# [WORK ORDER]
I'd like the number of lines in the material below that include the word "instead", written with no other text.

[Start of Attachment]

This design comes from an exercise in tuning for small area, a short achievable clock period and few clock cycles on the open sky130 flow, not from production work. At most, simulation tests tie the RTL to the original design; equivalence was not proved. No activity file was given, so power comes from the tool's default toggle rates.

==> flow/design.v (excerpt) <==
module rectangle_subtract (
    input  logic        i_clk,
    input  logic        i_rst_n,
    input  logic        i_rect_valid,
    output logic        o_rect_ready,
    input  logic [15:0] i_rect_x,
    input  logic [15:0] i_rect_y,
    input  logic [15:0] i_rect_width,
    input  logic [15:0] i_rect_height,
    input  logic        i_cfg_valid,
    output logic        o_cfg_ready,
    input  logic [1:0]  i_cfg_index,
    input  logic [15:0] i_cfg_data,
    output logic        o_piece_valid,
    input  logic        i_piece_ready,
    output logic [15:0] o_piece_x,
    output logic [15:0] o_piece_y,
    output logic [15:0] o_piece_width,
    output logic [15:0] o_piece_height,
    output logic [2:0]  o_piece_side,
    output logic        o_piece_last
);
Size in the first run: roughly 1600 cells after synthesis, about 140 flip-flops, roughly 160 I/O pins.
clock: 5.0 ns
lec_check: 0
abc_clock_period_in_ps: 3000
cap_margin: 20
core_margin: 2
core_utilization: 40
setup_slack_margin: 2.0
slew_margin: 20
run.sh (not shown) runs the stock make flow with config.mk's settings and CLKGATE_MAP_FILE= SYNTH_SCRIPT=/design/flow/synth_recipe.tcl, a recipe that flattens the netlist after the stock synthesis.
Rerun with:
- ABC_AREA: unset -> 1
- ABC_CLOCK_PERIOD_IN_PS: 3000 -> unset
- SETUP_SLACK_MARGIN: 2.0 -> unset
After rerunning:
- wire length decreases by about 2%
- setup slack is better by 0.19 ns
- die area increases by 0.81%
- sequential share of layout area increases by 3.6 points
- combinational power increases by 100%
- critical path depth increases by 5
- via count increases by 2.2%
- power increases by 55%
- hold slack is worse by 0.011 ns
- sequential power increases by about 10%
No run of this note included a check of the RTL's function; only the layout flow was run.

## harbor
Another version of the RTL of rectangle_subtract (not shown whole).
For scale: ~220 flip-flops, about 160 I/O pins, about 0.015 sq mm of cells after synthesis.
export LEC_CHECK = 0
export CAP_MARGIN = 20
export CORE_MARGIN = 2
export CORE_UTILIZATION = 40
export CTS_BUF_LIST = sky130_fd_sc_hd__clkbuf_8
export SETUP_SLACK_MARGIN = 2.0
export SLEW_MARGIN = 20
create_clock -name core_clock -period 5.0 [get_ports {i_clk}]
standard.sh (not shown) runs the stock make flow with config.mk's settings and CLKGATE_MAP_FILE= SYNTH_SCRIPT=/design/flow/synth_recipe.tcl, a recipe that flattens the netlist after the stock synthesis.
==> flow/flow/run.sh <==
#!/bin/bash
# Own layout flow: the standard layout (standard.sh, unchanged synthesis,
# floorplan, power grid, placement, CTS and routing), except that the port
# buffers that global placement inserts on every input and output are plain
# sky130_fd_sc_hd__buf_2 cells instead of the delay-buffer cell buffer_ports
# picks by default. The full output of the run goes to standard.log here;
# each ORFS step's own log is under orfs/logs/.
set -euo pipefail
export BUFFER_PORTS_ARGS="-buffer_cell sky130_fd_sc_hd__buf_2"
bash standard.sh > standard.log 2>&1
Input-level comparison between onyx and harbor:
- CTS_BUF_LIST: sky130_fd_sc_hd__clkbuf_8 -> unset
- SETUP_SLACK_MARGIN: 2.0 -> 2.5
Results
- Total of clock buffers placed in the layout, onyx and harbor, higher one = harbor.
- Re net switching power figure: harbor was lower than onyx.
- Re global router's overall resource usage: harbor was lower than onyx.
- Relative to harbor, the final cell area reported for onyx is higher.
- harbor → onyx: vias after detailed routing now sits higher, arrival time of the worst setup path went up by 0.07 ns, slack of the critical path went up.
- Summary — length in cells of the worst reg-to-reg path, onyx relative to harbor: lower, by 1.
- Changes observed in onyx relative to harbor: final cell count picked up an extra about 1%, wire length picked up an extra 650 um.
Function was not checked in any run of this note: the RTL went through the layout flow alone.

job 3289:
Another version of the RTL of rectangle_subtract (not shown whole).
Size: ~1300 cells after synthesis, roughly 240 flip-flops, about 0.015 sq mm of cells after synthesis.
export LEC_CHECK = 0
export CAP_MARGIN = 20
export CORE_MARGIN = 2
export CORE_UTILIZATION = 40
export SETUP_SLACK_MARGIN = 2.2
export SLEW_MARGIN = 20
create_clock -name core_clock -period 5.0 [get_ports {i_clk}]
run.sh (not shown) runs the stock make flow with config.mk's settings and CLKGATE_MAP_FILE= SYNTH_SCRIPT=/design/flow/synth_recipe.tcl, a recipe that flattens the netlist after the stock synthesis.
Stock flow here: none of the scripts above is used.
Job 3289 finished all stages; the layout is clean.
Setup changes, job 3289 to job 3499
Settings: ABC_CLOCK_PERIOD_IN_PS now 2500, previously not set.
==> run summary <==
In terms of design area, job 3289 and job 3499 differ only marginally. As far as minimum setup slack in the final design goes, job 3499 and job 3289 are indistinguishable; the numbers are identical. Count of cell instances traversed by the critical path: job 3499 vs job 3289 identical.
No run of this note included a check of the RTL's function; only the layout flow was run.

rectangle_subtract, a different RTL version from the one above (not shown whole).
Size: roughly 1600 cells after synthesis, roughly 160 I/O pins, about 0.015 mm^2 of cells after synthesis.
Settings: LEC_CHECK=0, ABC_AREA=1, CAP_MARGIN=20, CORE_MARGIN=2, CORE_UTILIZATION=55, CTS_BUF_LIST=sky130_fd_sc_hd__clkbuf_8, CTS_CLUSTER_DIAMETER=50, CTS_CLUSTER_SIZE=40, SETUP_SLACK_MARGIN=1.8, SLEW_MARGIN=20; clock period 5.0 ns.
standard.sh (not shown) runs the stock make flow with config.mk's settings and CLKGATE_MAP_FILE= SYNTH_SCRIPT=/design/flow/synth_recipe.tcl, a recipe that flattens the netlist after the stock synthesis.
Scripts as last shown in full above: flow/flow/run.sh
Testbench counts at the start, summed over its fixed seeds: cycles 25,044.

[End of Attachment]
[Start of Attachment]

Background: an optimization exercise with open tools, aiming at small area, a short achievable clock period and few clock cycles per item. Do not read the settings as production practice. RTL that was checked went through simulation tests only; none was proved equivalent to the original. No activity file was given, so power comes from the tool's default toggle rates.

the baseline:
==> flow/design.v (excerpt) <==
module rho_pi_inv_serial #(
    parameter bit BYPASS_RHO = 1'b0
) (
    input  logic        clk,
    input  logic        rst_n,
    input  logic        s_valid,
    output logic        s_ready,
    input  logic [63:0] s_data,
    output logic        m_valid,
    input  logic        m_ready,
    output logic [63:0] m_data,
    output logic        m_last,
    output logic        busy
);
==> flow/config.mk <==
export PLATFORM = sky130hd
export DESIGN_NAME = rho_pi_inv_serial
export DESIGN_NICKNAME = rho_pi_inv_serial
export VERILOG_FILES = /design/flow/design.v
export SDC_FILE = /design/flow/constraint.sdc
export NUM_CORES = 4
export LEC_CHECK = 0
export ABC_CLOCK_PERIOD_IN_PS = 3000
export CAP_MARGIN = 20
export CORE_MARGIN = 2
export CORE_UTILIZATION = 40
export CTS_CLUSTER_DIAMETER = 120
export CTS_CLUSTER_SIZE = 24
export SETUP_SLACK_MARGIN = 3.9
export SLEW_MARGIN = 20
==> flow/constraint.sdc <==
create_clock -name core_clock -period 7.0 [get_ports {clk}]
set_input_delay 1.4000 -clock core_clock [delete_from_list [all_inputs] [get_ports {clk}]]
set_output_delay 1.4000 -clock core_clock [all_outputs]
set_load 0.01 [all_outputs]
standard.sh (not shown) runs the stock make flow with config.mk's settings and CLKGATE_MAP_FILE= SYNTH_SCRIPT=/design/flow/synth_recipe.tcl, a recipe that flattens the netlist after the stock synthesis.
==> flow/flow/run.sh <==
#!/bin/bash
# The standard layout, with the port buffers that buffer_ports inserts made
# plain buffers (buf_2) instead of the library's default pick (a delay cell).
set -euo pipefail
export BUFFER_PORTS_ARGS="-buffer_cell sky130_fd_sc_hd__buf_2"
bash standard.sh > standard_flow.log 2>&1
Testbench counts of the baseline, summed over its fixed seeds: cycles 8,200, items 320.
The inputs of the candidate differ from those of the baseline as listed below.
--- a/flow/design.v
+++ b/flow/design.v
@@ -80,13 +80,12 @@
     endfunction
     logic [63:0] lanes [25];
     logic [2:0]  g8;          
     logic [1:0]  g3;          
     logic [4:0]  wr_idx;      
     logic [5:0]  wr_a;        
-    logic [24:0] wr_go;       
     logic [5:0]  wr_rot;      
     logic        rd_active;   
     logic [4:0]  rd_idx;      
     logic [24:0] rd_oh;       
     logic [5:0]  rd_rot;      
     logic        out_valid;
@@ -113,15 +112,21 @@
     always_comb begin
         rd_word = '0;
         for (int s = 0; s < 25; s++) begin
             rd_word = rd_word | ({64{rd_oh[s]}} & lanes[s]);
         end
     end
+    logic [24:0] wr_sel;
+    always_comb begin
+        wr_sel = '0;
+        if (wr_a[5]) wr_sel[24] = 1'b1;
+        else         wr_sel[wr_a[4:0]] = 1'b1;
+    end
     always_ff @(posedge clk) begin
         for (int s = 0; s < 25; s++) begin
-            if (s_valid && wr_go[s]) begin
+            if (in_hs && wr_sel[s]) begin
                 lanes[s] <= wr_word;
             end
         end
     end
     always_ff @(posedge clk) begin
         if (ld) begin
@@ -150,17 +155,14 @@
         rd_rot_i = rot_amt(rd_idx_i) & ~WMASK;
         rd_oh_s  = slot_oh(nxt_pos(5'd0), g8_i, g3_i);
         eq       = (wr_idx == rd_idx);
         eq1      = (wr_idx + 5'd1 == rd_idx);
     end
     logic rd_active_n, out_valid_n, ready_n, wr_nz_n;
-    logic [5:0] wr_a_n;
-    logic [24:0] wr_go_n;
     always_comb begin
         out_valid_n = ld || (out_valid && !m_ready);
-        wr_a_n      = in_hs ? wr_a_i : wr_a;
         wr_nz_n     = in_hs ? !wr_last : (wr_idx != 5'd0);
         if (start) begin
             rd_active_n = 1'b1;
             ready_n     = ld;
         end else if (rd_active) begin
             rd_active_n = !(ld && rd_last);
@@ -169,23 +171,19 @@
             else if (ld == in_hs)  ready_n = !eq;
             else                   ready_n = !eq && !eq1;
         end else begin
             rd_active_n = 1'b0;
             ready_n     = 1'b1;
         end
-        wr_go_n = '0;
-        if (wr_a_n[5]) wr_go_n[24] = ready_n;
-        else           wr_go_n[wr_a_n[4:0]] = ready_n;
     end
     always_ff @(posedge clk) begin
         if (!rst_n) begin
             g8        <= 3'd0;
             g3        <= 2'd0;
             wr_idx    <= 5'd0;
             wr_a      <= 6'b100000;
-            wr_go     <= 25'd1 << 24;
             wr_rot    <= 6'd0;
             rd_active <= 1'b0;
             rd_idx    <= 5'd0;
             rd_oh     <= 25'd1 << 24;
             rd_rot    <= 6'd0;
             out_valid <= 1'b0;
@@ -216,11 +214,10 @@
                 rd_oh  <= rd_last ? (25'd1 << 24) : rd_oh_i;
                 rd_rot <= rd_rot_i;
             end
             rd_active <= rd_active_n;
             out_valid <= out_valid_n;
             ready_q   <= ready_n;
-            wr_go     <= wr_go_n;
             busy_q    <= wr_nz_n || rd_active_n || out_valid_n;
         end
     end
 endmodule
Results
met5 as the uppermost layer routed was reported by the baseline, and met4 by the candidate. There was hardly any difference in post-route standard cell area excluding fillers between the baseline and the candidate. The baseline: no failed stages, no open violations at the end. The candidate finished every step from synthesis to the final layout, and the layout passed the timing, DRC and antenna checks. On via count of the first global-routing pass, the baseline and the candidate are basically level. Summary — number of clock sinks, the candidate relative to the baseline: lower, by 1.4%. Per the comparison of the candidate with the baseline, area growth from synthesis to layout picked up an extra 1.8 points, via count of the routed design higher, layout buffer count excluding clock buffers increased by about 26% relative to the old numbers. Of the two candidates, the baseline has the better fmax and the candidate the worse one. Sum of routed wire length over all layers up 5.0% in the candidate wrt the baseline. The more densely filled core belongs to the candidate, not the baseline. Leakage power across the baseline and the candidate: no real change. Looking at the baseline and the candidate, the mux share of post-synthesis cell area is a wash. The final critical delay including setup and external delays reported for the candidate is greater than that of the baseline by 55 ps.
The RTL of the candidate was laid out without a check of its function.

[End of Attachment]

# [OUTPUT FOR THIS EXERCISE]
2